以上によれば、入院が必要であるとしたA整形外科の医師の判断をもって合理性を欠くということはできない。
入院当時の原告の主たる症状が不安神経症であったとしても、それは本件事故で受けた傷害に起因する身体の痛みや運動制限から来るものであり、本件事故により突然強い痛みやしびれに悩まされることとなった原告の状況に照らして異常な反応であるということもできず、入院治療の必要性が認められない旨の被告の上記主張は採用することができない。
2 治療期間について
被告は、本件事故による受傷の内容に照らし、治療に必要な期間は、どんなに長くても受傷後3か月までであると主張する。
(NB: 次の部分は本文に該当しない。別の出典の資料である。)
<file path="config.mk">
export PLATFORM = sky130hd
export DESIGN_NAME = dmem_arbiter
export DESIGN_NICKNAME = d
export VERILOG_FILES = /design/src/rtl/dmem_arb_pkg.sv /design/src/rtl/dmem_arbiter_wait_counter.sv /design/src/rtl/dmem_arbiter.sv
export SDC_FILE = /design/constraint.sdc
export NUM_CORES = 1
export LEC_CHECK = 0
export BUFFER_PORTS_ARGS = -buffer_cell sky130_fd_sc_hd__buf_2
export CORE_UTILIZATION = 30
export DETAILED_ROUTE_END_ITERATION = 8
export GPL_TIMING_DRIVEN = 1
export HOLD_SLACK_MARGIN = 0.05
export MAX_ROUTING_LAYER = met4
export PLACE_DENSITY_LB_ADDON = 0.15
export SLEW_MARGIN = 25
export SYNTH_ARGS = -nofsm -noshare
export SYNTH_HDL_FRONTEND = slang
export SYNTH_SLANG_ARGS = --single-unit
</file>
<file path="constraint.sdc">
create_clock -name clk -period 3.51 [get_ports clk]
set_clock_uncertainty 0.05 [all_clocks]
set_input_delay 0.5265 -clock clk [delete_from_list [all_inputs] [get_ports clk]]
set_output_delay 0.5265 -clock clk [all_outputs]
set_load 0.005 [all_outputs]
</file>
しかし、本件事故の態様が、全く予期していない状態の原告に背後から突然衝撃が加わり、原告が倒れたというものであること、原告は、本件事故当時、以前からの夢であったエステティシャン・セラピストの仕事に従事しており、本件事故後も早期の職場復帰を希望していたのであり、治療期間中に訴えた頸部や腰部の痛み、左上肢のしびれ等が心因性のものであったことを窺わせるべき事情は存しないこと、受傷から症状固定まで約8か月間を要した本件の経緯が頸椎捻挫や腰椎捻挫の治療期間として異常に長いとまではいえないことなどを総合すると、原告が症状固定の診断を受けるまでに受けた治療について、本件事故との相当因果関係を認めるのが相当であり、被告の主張は採用することができない。